Category of U.S. top secret classified data

Critical Nuclear Weapon Design Information (CNWDI, often pronounced SIN-widdy or SIN-wuh-dee) is a U.S. Department of Defense (DoD) category of Top Secret Restricted Data or Secret Restricted Data that reveals the theory of operation or design of the components of a thermonuclear or fission bomb, warhead, demolition munition, or test device. Specifically excluded is information concerning arming, fuzing, and firing systems; limited life components; and total contained quantities of fissionable, fusionable, and high explosive materials by type. Among these excluded items are the components that DoD personnel set, maintain, operate, test or replace. The sensitivity of DoD CNWDI is such that access is granted to the absolute minimum number of employees who require it for the accomplishment of assigned responsibilities on a classified contract. Because of the importance of such information, special requirements have been established for its control.

==Markings==
In addition to other required markings, CNWDI material should be clearly marked, "Critical Nuclear Weapon Design Information-DoD Directive 5210.2 Applies." As a minimum, CNWDI documents shall show such markings on the cover or first page.
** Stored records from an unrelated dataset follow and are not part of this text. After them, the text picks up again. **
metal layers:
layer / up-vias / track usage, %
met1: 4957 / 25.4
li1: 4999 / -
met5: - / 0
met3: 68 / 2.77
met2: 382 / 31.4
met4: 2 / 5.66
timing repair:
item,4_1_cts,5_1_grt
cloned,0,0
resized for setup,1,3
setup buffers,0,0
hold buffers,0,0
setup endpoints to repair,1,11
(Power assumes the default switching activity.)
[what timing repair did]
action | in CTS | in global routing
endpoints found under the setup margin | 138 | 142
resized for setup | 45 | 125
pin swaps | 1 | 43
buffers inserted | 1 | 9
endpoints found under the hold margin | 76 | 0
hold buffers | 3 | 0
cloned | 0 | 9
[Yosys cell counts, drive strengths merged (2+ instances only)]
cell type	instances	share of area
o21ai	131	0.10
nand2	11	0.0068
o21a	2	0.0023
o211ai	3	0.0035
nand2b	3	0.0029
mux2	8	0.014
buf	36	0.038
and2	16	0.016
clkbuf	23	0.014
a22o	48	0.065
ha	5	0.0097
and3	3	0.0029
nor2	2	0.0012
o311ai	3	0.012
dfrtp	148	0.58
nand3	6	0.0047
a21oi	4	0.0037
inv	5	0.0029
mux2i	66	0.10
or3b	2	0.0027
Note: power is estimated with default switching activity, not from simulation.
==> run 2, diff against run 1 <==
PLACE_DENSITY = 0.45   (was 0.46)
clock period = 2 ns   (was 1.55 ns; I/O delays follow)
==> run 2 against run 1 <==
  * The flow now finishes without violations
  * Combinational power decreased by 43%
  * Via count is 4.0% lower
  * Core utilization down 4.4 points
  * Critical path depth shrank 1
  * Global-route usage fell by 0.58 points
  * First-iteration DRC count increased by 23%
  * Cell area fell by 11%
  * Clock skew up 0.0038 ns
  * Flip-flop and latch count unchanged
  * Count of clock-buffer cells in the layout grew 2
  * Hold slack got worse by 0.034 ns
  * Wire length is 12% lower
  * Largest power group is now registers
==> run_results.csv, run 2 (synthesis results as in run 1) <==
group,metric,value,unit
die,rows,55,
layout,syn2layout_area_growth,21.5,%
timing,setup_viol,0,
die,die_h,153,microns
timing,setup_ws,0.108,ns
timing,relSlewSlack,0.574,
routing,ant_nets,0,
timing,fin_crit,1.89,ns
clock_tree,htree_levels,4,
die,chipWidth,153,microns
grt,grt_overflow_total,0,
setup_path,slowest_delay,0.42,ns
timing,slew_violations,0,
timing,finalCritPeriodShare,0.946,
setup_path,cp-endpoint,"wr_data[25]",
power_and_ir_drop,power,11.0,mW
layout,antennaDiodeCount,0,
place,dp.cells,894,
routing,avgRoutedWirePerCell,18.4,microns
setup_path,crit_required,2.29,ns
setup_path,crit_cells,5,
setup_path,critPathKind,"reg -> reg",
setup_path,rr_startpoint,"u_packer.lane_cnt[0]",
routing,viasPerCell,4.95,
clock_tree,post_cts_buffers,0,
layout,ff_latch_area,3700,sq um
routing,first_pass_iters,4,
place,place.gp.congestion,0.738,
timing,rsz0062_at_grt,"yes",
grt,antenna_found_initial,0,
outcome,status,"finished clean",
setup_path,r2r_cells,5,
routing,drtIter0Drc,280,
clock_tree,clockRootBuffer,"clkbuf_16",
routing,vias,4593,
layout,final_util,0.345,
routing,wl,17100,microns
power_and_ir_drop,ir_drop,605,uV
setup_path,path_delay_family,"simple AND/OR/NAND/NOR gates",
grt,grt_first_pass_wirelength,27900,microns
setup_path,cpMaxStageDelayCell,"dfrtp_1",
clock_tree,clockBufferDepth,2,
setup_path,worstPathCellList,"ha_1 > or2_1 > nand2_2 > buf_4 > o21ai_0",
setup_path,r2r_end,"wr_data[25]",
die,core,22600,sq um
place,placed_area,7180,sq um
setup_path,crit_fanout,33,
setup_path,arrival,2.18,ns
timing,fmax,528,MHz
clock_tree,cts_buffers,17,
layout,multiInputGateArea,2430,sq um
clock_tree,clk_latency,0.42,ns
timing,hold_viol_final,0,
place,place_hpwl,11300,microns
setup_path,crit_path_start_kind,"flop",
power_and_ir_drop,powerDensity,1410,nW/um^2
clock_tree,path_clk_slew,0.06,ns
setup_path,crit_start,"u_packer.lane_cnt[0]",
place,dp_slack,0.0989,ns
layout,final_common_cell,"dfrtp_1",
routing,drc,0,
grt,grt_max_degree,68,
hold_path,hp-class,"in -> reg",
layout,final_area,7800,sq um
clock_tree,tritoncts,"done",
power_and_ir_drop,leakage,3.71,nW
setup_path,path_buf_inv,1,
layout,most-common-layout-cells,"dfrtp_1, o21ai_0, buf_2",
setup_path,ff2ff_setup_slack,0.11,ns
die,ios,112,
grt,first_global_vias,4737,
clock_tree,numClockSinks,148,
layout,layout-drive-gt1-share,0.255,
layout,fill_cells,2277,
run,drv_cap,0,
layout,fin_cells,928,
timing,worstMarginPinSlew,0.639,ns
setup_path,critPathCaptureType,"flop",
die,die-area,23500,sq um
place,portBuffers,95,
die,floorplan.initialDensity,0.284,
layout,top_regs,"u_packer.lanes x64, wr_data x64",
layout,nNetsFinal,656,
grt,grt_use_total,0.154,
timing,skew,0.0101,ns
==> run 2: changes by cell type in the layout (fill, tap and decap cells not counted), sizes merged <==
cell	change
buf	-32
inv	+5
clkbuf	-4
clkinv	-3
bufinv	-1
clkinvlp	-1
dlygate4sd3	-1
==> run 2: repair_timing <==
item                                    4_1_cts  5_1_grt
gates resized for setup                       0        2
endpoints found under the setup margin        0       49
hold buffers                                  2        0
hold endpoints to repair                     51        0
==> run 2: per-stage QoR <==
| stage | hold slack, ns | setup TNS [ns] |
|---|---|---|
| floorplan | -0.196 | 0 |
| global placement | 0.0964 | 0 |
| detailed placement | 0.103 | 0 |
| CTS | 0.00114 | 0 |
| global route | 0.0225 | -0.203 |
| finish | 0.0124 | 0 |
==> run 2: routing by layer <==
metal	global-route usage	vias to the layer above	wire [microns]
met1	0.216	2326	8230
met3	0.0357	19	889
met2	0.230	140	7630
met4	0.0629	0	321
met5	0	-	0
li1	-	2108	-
Portions of documents that contain CNWDI shall be marked with an (N) or (CNWDI) following the classification of the portion. For example, TS(RD)(N) or TS(RD)(CNWDI).

==Weapon Data==
That portion of Restricted Data or Formerly Restricted Data that concerns the design, manufacture, or utilization (including theory, development, storage, characteristics, performance, and effects) of atomic weapons or atomic weapon components and nuclear explosive devices is called Weapon Data and it has special protection provisions. Weapon Data is divided into eight Sigma categories the protection of which is prescribed by DOE Order 5610.2, CONTROL OF WEAPON DATA. However, certain Weapon Data has been re-categorized as CNWDI.

==See also==
- Q clearance

==Sources==

- "National Industrial Security Program Operating Manual (NISPOM) DoD Directive 5220.22-M" (2006)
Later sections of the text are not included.